I remember, it was the first Sunday in April 2002. I was sitting in sacrament and it was testimony meeting. My mind started to drift as the sound of people sharing their life stories slowly became faint mumbles. Then in the corner of my eye, I saw a tall, dark, handsome young man approach the pulpit and all my senses were awakened. It was Elder Young Yen. I remember thinking, He's back already? Wow that was a quick two years. I totally forgot about him. As he bore his testimony, I can hear the girls swoon. Elder Young Yen was indeed the greatest eye candy. It is true that Uela has a pleasing and dignified appearance, but I suddenly became very nervous. My hands began to sweat and this overwhelming fear came over me.
I knew Uela before his mission. His family had just moved here from Southern California. We really didn't have a relationship before. It was a hi-bye, if that at all. I know how cliche this sounds but the moment he stood in front of the congregation, (contrary to my mind) my heart knew he would be my partner in life. How could this be? I hardly even know him. I was currently in a long term relationship. This can't be right! During the rest of the Sunday meetings, I avoided him at all costs. I rushed home and even made a phone call to a friend and told her how nervous and scared I was because I think I just saw my future husband.
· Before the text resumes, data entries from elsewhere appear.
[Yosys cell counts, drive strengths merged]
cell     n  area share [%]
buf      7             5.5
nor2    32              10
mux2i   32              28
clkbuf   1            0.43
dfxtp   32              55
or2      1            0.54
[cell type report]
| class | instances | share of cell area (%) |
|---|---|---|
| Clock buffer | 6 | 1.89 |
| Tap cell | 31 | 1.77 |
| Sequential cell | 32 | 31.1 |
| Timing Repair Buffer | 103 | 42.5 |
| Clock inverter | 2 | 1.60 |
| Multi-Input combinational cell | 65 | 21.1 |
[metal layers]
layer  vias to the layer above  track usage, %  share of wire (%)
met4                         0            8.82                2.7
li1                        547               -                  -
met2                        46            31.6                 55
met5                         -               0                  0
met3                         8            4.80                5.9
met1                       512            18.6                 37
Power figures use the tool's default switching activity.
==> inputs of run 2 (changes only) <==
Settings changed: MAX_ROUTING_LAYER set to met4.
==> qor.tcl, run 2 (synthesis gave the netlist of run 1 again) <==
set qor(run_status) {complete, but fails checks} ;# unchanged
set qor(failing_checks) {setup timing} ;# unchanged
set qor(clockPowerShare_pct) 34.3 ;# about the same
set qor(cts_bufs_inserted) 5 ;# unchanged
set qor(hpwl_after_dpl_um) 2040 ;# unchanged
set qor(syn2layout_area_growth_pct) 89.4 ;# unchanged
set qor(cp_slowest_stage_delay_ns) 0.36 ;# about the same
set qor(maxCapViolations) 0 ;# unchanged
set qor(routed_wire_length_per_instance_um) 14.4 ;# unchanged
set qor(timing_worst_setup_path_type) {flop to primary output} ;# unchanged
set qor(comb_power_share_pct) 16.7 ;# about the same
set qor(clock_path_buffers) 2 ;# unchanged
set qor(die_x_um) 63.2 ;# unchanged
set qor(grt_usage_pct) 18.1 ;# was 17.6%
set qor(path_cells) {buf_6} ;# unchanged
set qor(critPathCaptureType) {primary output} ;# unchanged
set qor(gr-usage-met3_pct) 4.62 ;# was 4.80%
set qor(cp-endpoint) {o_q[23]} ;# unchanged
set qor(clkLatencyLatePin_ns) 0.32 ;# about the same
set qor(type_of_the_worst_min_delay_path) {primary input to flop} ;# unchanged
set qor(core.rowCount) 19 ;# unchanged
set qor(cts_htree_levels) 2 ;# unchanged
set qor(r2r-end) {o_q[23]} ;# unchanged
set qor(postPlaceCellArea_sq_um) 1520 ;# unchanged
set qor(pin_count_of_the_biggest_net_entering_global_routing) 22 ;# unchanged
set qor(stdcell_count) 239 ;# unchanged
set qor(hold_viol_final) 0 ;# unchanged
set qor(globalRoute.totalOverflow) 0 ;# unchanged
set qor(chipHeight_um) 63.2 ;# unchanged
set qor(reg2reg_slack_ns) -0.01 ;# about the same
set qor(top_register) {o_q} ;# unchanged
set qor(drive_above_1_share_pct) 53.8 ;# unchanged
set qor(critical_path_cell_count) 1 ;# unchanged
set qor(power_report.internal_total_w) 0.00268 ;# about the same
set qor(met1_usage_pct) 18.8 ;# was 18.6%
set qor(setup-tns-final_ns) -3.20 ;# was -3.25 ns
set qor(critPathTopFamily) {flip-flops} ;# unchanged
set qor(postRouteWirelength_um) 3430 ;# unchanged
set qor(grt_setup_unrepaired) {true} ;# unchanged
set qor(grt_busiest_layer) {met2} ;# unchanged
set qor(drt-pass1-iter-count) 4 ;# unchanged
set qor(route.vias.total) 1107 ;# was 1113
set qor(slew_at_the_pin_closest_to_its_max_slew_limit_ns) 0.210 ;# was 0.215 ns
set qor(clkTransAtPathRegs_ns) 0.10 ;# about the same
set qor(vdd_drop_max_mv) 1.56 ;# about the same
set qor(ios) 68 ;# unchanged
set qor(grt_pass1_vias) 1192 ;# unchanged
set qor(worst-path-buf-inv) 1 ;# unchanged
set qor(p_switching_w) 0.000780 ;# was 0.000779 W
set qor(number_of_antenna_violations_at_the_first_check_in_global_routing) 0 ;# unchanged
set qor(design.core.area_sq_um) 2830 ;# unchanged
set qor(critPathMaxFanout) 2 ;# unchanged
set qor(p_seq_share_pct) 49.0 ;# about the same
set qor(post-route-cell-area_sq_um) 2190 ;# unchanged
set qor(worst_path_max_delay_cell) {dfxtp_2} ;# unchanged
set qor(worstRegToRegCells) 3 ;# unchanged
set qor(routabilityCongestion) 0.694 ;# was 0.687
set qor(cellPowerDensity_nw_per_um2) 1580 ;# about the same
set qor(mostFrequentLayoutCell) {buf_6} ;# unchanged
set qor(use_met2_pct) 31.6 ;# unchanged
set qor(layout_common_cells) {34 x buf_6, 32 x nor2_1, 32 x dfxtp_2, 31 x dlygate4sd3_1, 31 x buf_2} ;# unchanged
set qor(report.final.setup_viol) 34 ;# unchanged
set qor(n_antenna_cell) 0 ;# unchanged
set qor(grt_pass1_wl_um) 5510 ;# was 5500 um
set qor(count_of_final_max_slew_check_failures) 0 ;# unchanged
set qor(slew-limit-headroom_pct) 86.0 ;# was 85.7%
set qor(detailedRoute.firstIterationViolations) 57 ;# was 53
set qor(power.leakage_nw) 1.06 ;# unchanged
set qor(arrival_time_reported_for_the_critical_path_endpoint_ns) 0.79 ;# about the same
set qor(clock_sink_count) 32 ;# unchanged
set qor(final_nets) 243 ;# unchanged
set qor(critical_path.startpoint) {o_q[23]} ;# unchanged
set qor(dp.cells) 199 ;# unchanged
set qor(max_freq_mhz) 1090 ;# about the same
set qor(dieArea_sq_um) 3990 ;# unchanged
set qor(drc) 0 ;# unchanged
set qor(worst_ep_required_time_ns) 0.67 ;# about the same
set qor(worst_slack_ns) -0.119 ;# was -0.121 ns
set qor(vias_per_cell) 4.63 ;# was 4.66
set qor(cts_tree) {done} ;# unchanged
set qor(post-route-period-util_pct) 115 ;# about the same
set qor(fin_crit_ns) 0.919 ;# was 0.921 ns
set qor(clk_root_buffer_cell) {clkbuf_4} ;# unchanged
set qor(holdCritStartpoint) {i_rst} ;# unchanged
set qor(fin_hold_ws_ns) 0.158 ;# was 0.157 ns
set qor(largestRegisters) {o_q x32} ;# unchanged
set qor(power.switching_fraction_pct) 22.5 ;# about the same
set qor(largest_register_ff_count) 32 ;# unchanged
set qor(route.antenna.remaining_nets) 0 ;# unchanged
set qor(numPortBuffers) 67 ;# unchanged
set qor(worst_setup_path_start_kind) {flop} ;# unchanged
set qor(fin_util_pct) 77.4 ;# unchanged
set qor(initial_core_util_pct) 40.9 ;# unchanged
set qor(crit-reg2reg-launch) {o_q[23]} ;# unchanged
The whole thing seemed sooo silly. I was a bit annoyed because I didn't understand what was going on, but as much as I didn't want to acknowledge it, the feeling was undeniable. To make a long story short, I continued in denial for a bit but Uela was very persistent, which is one of a million things I love about him. After a couple of years of going back and forth and questioning what was soon to be destined--thanks to his persistence--I soon learned that there is far more to Uela than meets the eye.
Today is Uela's 30th birthday.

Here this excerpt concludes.